Dataset entries
===== config.mk =====
export PLATFORM = sky130hd
export DESIGN_NAME = semaforo_peatonal
export DESIGN_NICKNAME = d
export VERILOG_FILES = /design/src/rtl/semaforo_pkg.sv /design/src/rtl/ped_debounce.sv /design/src/rtl/semaforo_peatonal.sv
export SDC_FILE = /design/constraint.sdc
export NUM_CORES = 1
export LEC_CHECK = 0
export ABC_AREA = 1
export BUFFER_PORTS_ARGS = -buffer_cell sky130_fd_sc_hd__buf_2
export CORE_UTILIZATION = 50
export DETAILED_ROUTE_END_ITERATION = 6
export PLACE_DENSITY = 0.7
export SLEW_MARGIN = 20
export SYNTH_ARGS = -nofsm -noshare
export SYNTH_HDL_FRONTEND = slang
export SYNTH_SLANG_ARGS = --single-unit

===== constraint.sdc =====
create_clock -name clk_i -period 1.7 [get_ports clk_i]
set_input_delay 0.17 -clock clk_i [delete_from_list [all_inputs] [get_ports clk_i]]
set_output_delay 0.17 -clock clk_i [all_outputs]
set_load 0.005 [all_outputs]

===== src/rtl/semaforo_pkg.sv =====
// Shared types and constants for the pedestrian crossing controller.
package semaforo_pkg;

  localparam int unsigned BCD_W = 4;

  // {red, yellow, green} combination that counts as a safe vehicle red
  localparam logic [2:0] LAMP_SAFE_RED = 3'b100;

  typedef enum logic [1:0] {
    IDLE  = 2'd0,
    WALK  = 2'd1,
    CLEAR = 2'd2
  } state_t;

  typedef struct packed {
    logic [BCD_W-1:0] tens;
    logic [BCD_W-1:0] ones;
  } bcd_t;

  // Elaboration-time conversion of a parameter (0..99) into a BCD pair
  function automatic bcd_t to_bcd(input int unsigned v);
    bcd_t r;
    r.tens = BCD_W'((v / 10) % 10);
    r.ones = BCD_W'(v % 10);
    return r;
  endfunction

  function automatic bcd_t bcd_dec(input bcd_t v);
    bcd_t r;
    r = v;
    if (v.ones == '0) begin
      r.ones = BCD_W'(9);
      r.tens = v.tens - BCD_W'(1);
    end else begin
      r.ones = v.ones - BCD_W'(1);
    end
    return r;
  endfunction

endpackage


===== src/rtl/ped_debounce.sv =====
// Button synchronizer and debouncer; emits a one-cycle pulse per accepted press.
module ped_debounce #(
  parameter int unsigned DEBOUNCE = 1000000
) (
  input  logic clk,
  input  logic rst,
  input  logic btn,
  output logic press
);

  localparam int unsigned CW = $clog2(DEBOUNCE + 1);

  logic          sync1;
  logic          sync2;
  logic          stable;
  logic [CW-1:0] cnt;

  // A level change is accepted after DEBOUNCE consecutive differing samples
  always_ff @(posedge clk) begin
    if (rst) begin
      sync1  <= 1'b0;
      sync2  <= 1'b0;
      stable <= 1'b0;
      cnt    <= '0;
      press  <= 1'b0;
    end else begin
      sync1 <= btn;
      sync2 <= sync1;
      press <= 1'b0;
      if (sync2 == stable) begin
        cnt <= '0;
      end else if (cnt == CW'(DEBOUNCE - 1)) begin
        cnt    <= '0;
        stable <= sync2;
        press  <= sync2;
      end else begin
        cnt <= cnt + CW'(1);
      end
    end
  end

endmodule


===== src/rtl/semaforo_peatonal.sv =====
// Pedestrian WALK / DON'T WALK controller slaved to the vehicle light's red phase.
module semaforo_peatonal
  import semaforo_pkg::*;
#(
  parameter int unsigned TICK_DIV = 50000000,
  parameter int unsigned DEBOUNCE = 1000000,
  parameter int unsigned WALK_S   = 20,
  parameter int unsigned FLASH_S  = 10
) (
  input  logic             clk_i,
  input  logic             rst_i,
  input  logic             red_i,
  input  logic             yellow_i,
  input  logic             green_i,
  input  logic             btn_i,
  output logic             walk_o,
  output logic             dont_walk_o,
  output logic             req_pending_o,
  output logic [BCD_W-1:0] cnt_tens_o,
  output logic [BCD_W-1:0] cnt_ones_o,
  output logic             cnt_valid_o
);

  localparam int unsigned PW        = $clog2(TICK_DIV);
  localparam bcd_t        WALK_BCD  = to_bcd(WALK_S);
  localparam bcd_t        FLASH_BCD = to_bcd(FLASH_S);
  localparam bcd_t        ONE_BCD   = to_bcd(1);

  logic          press;
  logic          safe_red_q;
  logic          safe_red_d;
  logic          red_start;
  logic [PW-1:0] presc;
  logic          tick;
  logic          half;
  state_t        state;
  bcd_t          secs;
  bcd_t          secs_dec;

  ped_debounce #(.DEBOUNCE(DEBOUNCE)) u_debounce (
    .clk   (clk_i),
    .rst   (rst_i),
    .btn   (btn_i),
    .press (press)
  );

  assign tick     = (presc == PW'(TICK_DIV - 1));
  assign half     = (presc == PW'(TICK_DIV / 2 - 1));
  assign secs_dec = bcd_dec(secs);

  // Registered safe-red qualification and its registered rising edge
  always_ff @(posedge clk_i) begin
    if (rst_i) begin
      safe_red_q <= 1'b0;
      safe_red_d <= 1'b0;
      red_start  <= 1'b0;
    end else begin
      safe_red_q <= ({red_i, yellow_i, green_i} == LAMP_SAFE_RED);
      safe_red_d <= safe_red_q;
      red_start  <= safe_red_q & ~safe_red_d;
    end
  end

  always_ff @(posedge clk_i) begin
    if (rst_i) begin
      state         <= IDLE;
      presc         <= '0;
      secs          <= '0;
      walk_o        <= 1'b0;
      dont_walk_o   <= 1'b1;
      req_pending_o <= 1'b0;
      cnt_tens_o    <= '0;
      cnt_ones_o    <= '0;
      cnt_valid_o   <= 1'b0;
    end else begin
      presc <= tick ? '0 : presc + PW'(1);
      if (press) req_pending_o <= 1'b1;
      case (state)
        IDLE: begin
          walk_o      <= 1'b0;
          dont_walk_o <= 1'b1;
          cnt_valid_o <= 1'b0;
          cnt_tens_o  <= '0;
          cnt_ones_o  <= '0;
          // A request is served only if it was latched before this red began
          if (red_start && req_pending_o) begin
            state       <= WALK;
            secs        <= WALK_BCD;
            presc       <= '0;
            walk_o      <= 1'b1;
            dont_walk_o <= 1'b0;
            if (!press) req_pending_o <= 1'b0;
          end
        end
        WALK: begin
          if (!safe_red_q) begin
            state       <= IDLE;
            walk_o      <= 1'b0;
            dont_walk_o <= 1'b1;
          end else if (tick) begin
            if (secs == ONE_BCD) begin
              state       <= CLEAR;
              secs        <= FLASH_BCD;
              walk_o      <= 1'b0;
              dont_walk_o <= 1'b1;
              cnt_valid_o <= 1'b1;
              cnt_tens_o  <= FLASH_BCD.tens;
              cnt_ones_o  <= FLASH_BCD.ones;
            end else begin
              secs <= secs_dec;
            end
          end
        end
        CLEAR: begin
          if (!safe_red_q || (tick && secs == ONE_BCD)) begin
            state       <= IDLE;
            walk_o      <= 1'b0;
            dont_walk_o <= 1'b1;
            cnt_valid_o <= 1'b0;
            cnt_tens_o  <= '0;
            cnt_ones_o  <= '0;
          end else begin
            if (tick || half) dont_walk_o <= ~dont_walk_o;
            if (tick) begin
              secs       <= secs_dec;
              cnt_tens_o <= secs_dec.tens;
              cnt_ones_o <= secs_dec.ones;
            end
          end
        end
        default: state <= IDLE;
      endcase
    end
  end

endmodule
File: src/rtl/sram_bist_pkg.sv
// Shared types and March C- element tables for the SRAM BIST sequencer.
// Table bit index = element number (M0 in bit 0).
package sram_bist_pkg;

    typedef enum logic [2:0] {M0, M1, M2, M3, M4, M5} march_elem_e;
    typedef enum logic {OP_RD, OP_WR} op_e;
    typedef enum logic [1:0] {IDLE, RUN, DRAIN, DONE} state_e;

    localparam march_elem_e MARCH_LAST_ELEM = M5;

    localparam logic [5:0] ELEM_DOWN   = 6'b011000;
    localparam logic [5:0] ELEM_HAS_RD = 6'b111110;
    localparam logic [5:0] ELEM_HAS_WR = 6'b011111;
    localparam logic [5:0] ELEM_RD_VAL = 6'b010100;
    localparam logic [5:0] ELEM_WR_VAL = 6'b001010;

    function automatic march_elem_e next_elem(input march_elem_e e);
        return (e == MARCH_LAST_ELEM) ? e : march_elem_e'(e + 3'd1);
    endfunction

endpackage

File: src/rtl/sram_bist_cmp.sv
// Read-compare stage: one-cycle pipelined expected data, sticky fail, saturating count.
// First-miscompare diagnostics are built only when BIST_DIAG_EN is defined.
module sram_bist_cmp
    import sram_bist_pkg::*;
#(
    parameter int unsigned P_DATA_WIDTH = 64,
    parameter int unsigned P_ADDR_WIDTH = 11
)(
    input  logic                    clk_i,
    input  logic                    rst_i,
    input  logic                    clr_i,
    input  logic                    rd_valid_i,
    input  logic [P_DATA_WIDTH-1:0] exp_i,
    input  logic [P_ADDR_WIDTH-1:0] addr_i,
    input  march_elem_e             elem_i,
    input  logic [P_DATA_WIDTH-1:0] dout_i,
    output logic                    fail_o,
    output logic [15:0]             fail_cnt_o,
    output logic [P_ADDR_WIDTH-1:0] first_fail_addr_o,
    output logic [2:0]              first_fail_elem_o,
    output logic [P_DATA_WIDTH-1:0] first_fail_syn_o
);

    logic                    valid_q;
    logic [P_DATA_WIDTH-1:0] exp_q;
    logic                    fail_q;
    logic [15:0]             cnt_q;
    logic                    miscmp;

    assign miscmp = valid_q && (dout_i != exp_q);

    always_ff @(posedge clk_i) begin
        if (rst_i || clr_i) begin
            valid_q <= 1'b0;
            exp_q   <= '0;
            fail_q  <= 1'b0;
            cnt_q   <= '0;
        end else begin
            valid_q <= rd_valid_i;
            if (rd_valid_i) exp_q <= exp_i;
            if (miscmp) begin
                fail_q <= 1'b1;
                if (cnt_q != 16'hFFFF) cnt_q <= cnt_q + 16'd1;
            end
        end
    end

    assign fail_o     = fail_q;
    assign fail_cnt_o = cnt_q;

`ifdef BIST_DIAG_EN
    logic [P_ADDR_WIDTH-1:0] addr_q, ff_addr_q;
    logic [2:0]              elem_q, ff_elem_q;
    logic [P_DATA_WIDTH-1:0] ff_syn_q;

    always_ff @(posedge clk_i) begin
        if (rst_i || clr_i) begin
            addr_q    <= '0;
            elem_q    <= '0;
            ff_addr_q <= '0;
            ff_elem_q <= '0;
            ff_syn_q  <= '0;
        end else begin
            if (rd_valid_i) begin
                addr_q <= addr_i;
                elem_q <= elem_i;
            end
            // fail_q still low means this is the first miscompare of the run
            if (miscmp && !fail_q) begin
                ff_addr_q <= addr_q;
                ff_elem_q <= elem_q;
                ff_syn_q  <= dout_i ^ exp_q;
            end
        end
    end

    assign first_fail_addr_o = ff_addr_q;
    assign first_fail_elem_o = ff_elem_q;
    assign first_fail_syn_o  = ff_syn_q;
`else
    logic diag_unused;
    assign diag_unused       = ^{addr_i, elem_i};
    assign first_fail_addr_o = '0;
    assign first_fail_elem_o = '0;
    assign first_fail_syn_o  = '0;
`endif

endmodule

File: src/rtl/sram_bist_march_ctrl.sv
// March C- BIST sequencer driving the macro A_BIST_* port group; one access per cycle.
// Optional first-fail diagnostics in sram_bist_cmp under macro BIST_DIAG_EN.
module sram_bist_march_ctrl
    import sram_bist_pkg::*;
#(
    parameter int unsigned           P_DATA_WIDTH = 64,
    parameter int unsigned           P_ADDR_WIDTH = 11,
    parameter int unsigned           DEPTH        = 2048,
    parameter logic [P_DATA_WIDTH-1:0] P_BG       = '0
)(
    input  logic                    CLK,
    input  logic                    RST,
    input  logic                    start,
    output logic                    busy,
    output logic                    done,
    output logic                    fail,
    output logic [15:0]             fail_cnt,
    output logic [P_ADDR_WIDTH-1:0] first_fail_addr,
    output logic [2:0]              first_fail_elem,
    output logic [P_DATA_WIDTH-1:0] first_fail_syn,
    output logic                    A_BIST_EN,
    output logic                    A_BIST_MEN,
    output logic                    A_BIST_WEN,
    output logic                    A_BIST_REN,
    output logic [P_ADDR_WIDTH-1:0] A_BIST_ADDR,
    output logic [P_DATA_WIDTH-1:0] A_BIST_DIN,
    output logic [P_DATA_WIDTH-1:0] A_BIST_BM,
    input  logic [P_DATA_WIDTH-1:0] A_DOUT
);

    localparam logic [P_ADDR_WIDTH-1:0] LAST_ADDR = P_ADDR_WIDTH'(DEPTH - 1);

    state_e                  state_q, state_d;
    march_elem_e             elem_q, elem_d, elem_nx;
    logic [P_ADDR_WIDTH-1:0] addr_q, addr_d;
    logic                    phase_q, phase_d;

    logic accept, running, down, addr_end, op_done, elem_end, last_op;
    op_e  cur_op;

    assign accept   = start && (state_q == IDLE || state_q == DONE);
    assign running  = (state_q == RUN);
    assign down     = ELEM_DOWN[elem_q];
    assign cur_op   = (ELEM_HAS_RD[elem_q] && !phase_q) ? OP_RD : OP_WR;
    // the address is finished after its write, or after the read in read-only elements
    assign op_done  = (cur_op == OP_WR) || !ELEM_HAS_WR[elem_q];
    assign addr_end = down ? (addr_q == '0) : (addr_q == LAST_ADDR);
    assign elem_end = op_done && addr_end;
    assign last_op  = running && elem_end && (elem_q == MARCH_LAST_ELEM);
    assign elem_nx  = next_elem(elem_q);

    always_ff @(posedge CLK) begin
        if (RST) begin
            state_q <= IDLE;
            elem_q  <= M0;
            addr_q  <= '0;
            phase_q <= 1'b0;
        end else begin
            state_q <= state_d;
            elem_q  <= elem_d;
            addr_q  <= addr_d;
            phase_q <= phase_d;
        end
    end

    always_comb begin
        state_d = state_q;
        unique case (state_q)
            IDLE:    if (accept) state_d = RUN;
            RUN:     if (last_op) state_d = DRAIN;
            DRAIN:   state_d = DONE;
            DONE:    if (accept) state_d = RUN;
            default: state_d = IDLE;
        endcase
    end

    always_comb begin
        elem_d  = elem_q;
        addr_d  = addr_q;
        phase_d = phase_q;
        if (accept) begin
            elem_d  = M0;
            addr_d  = '0;
            phase_d = 1'b0;
        end else if (running) begin
            if (!op_done) begin
                phase_d = 1'b1;
            end else begin
                phase_d = 1'b0;
                if (elem_end) begin
                    elem_d = elem_nx;
                    addr_d = ELEM_DOWN[elem_nx] ? LAST_ADDR : '0;
                end else begin
                    addr_d = down ? addr_q - 1'b1 : addr_q + 1'b1;
                end
            end
        end
    end

    always_comb begin
        busy        = (state_q == RUN) || (state_q == DRAIN);
        done        = (state_q == DONE);
        A_BIST_EN   = busy;
        A_BIST_MEN  = running;
        A_BIST_REN  = running && (cur_op == OP_RD);
        A_BIST_WEN  = running && (cur_op == OP_WR);
        A_BIST_ADDR = running ? addr_q : '0;
        A_BIST_BM   = A_BIST_WEN ? '1 : '0;
        A_BIST_DIN  = '0;
        if (A_BIST_WEN) A_BIST_DIN = ELEM_WR_VAL[elem_q] ? ~P_BG : P_BG;
    end

    sram_bist_cmp #(
        .P_DATA_WIDTH (P_DATA_WIDTH),
        .P_ADDR_WIDTH (P_ADDR_WIDTH)
    ) u_cmp (
        .clk_i             (CLK),
        .rst_i             (RST),
        .clr_i             (accept),
        .rd_valid_i        (A_BIST_REN),
        .exp_i             (ELEM_RD_VAL[elem_q] ? ~P_BG : P_BG),
        .addr_i            (addr_q),
        .elem_i            (elem_q),
        .dout_i            (A_DOUT),
        .fail_o            (fail),
        .fail_cnt_o        (fail_cnt),
        .first_fail_addr_o (first_fail_addr),
        .first_fail_elem_o (first_fail_elem),
        .first_fail_syn_o  (first_fail_syn)
    );

endmodule
File: config.mk
export PLATFORM = sky130hd
export DESIGN_NAME = sram_bist_march_ctrl
export DESIGN_NICKNAME = d
export VERILOG_FILES = /design/src/rtl/sram_bist_pkg.sv /design/src/rtl/sram_bist_cmp.sv /design/src/rtl/sram_bist_march_ctrl.sv
export SDC_FILE = /design/constraint.sdc
export NUM_CORES = 1
export LEC_CHECK = 0
export ABC_AREA = 1
export ABC_CLOCK_PERIOD_IN_PS = 7800
export CAP_MARGIN = 20
export CELL_PAD_IN_SITES_DETAIL_PLACEMENT = 0
export CELL_PAD_IN_SITES_GLOBAL_PLACEMENT = 2
export CORE_AREA = 3 3 181 183
export CTS_CLUSTER_SIZE = 25
export DETAILED_ROUTE_END_ITERATION = 16
export DIE_AREA = 0 0 184 186
export PLACE_DENSITY = 0.86
export SYNTH_ARGS = -nofsm -noshare
export SYNTH_HDL_FRONTEND = slang
export SYNTH_HIERARCHICAL = 1
export SYNTH_SLANG_ARGS = --single-unit
export TNS_END_PERCENT = 50
File: constraint.sdc
create_clock -name CLK -period 7.8 [get_ports CLK]
set_input_delay 1.56 -clock CLK [delete_from_list [all_inputs] [get_ports CLK]]
set_output_delay 1.56 -clock CLK [all_outputs]
set_load 0.01 [all_outputs]
==> impl_metrics.tcl <==
set metrics [dict create \
    outcome "finished, final reports clean" \
    fillers 3502 \
    ys_ff_latch 104 \
    yosysTopAreaCellShare_pct 26.7 \
    place_congestion 0.810 \
    synth_area_per_cell_um2 6.36 \
    grt_pass1_vias 6060 \
    max_cap_violations 0 \
    tns_ps 0 \
    worstRegToRegCells 7 \
    clock-sinks 104 \
    ys_seq_area_share_pct 26.7 \
    worstSkewPairLatency_ps 360 \
    p_per_area_mw_per_mm2 193 \
    viasPerCell 3.89 \
    dieArea_mm2 0.0342 \
    finalCritPeriodShare_pct 58.3 \
    cp.arrival_ps 2990 \
    period_needed_ps 4550 \
    synth_area_mm2 0.00780 \
    grt_pass1_wl_um 31700 \
    start_util_pct 24.9 \
    hold_violations 0 \
    drt_wl_total_um 20300 \
    rsz0062_at_grt "false" \
    hpwl_um 14600 \
    r2r_start "state_q[0]" \
    coreArea_mm2 0.0314 \
    relSlewSlack_pct 30.1 \
    min-delay-start "u_cmp/exp_q[52]" \
    rr_endpoint "u_cmp/exp_q[45]" \
    cts_resized 0 \
    layout-drive-gt1-share_pct 6.31 \
    portBuffers 228 \
    antenna_found_initial 1 \
    crit_path_start "state_q[0]" \
    dr_wl_met2_um 9900 \
    setup-violations-final 0 \
    netlist_instances 1228 \
    die_w_um 184 \
    final_cells 1718 \
    firstDrtPassIters 4 \
    cts_tree "built" \
    critical_path_class "flop to output pin" \
    crit_required_ps 6240 \
    r2r_slack_ps 4830 \
    end_kind "output pin" \
    fmax_ghz 0.220 \
    final-max-slew-violation-count 0 \
    highest_layer "met5" \
    finClkSkew_ps 11.3 \
    synth_top_area_cell "dfxtp_1" \
    drt_iter0_drc 322 \
    p_leak_nw 4.24 \
    cts-root-buf "clkbuf_16" \
    synthToLayoutAreaGrowth_pct 22.3 \
    std_cell_rows 65 \
    cts_setup_buffers 0 \
    hold_depth 2 \
    startpoint_type "flop" \
    tightest_slew_ps 1050 \
    fin_area_mm2 0.00954 \
    io_pins 307 \
    grt_max_degree 115 \
    layout.nets 1394 \
    postLayoutCoreUtil_pct 30.4 \
    yosys-top-cells-area "dfxtp_1, buf_4, nand2_1" \
    ant_nets 0 \
    overflow 0 \
    grt.total_usage_pct 11.4 \
    post_drt_wl_per_cell_um 11.8 \
    place_area_mm2 0.00923 \
    cp_max_fo 64 \
    diodes 0 \
    numCtsBuffers 9 \
    vias 6677 \
    path_clk_slew_ps 70 \
    synth_cell_type_count 36 \
    htreeDepth 3 \
    min_to "u_cmp/exp_q[52]" \
    ctsLongestPathBuffers 2 \
    dp_cells 1700 \
    drc 0 \
    ys_warn_count 6 \
    route.met3.wl_um 809 \
    met1_length_um 9350 \
    hp-class "flop to flop" \
    holdBufCountCts 0 \
    ir_worst_vdd_v 0.000125 \
    die_height_um 186 \
]
## how the worst max path moves through the flow
stage          cells after the start  slack (ps)        endpoint
2_1_floorplan                      4        2980    A_BIST_BM[0]
3_3_place_gp                       5        3550   A_BIST_BM[52]
3_5_place_dp                       4        3370   A_BIST_BM[16]
4_1_cts                            4        2980   A_BIST_BM[16]
5_1_grt                            3        2950  A_BIST_DIN[36]
6_report                           3        3250  A_BIST_DIN[23]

__TASK GOAL__. Out of the preceding entries, pull each line that contains the word "constraint".

__SOLUTION FOR THIS PROBLEM__.
export SDC_FILE = /design/constraint.sdc
===== constraint.sdc =====
export SDC_FILE = /design/constraint.sdc
File: constraint.sdc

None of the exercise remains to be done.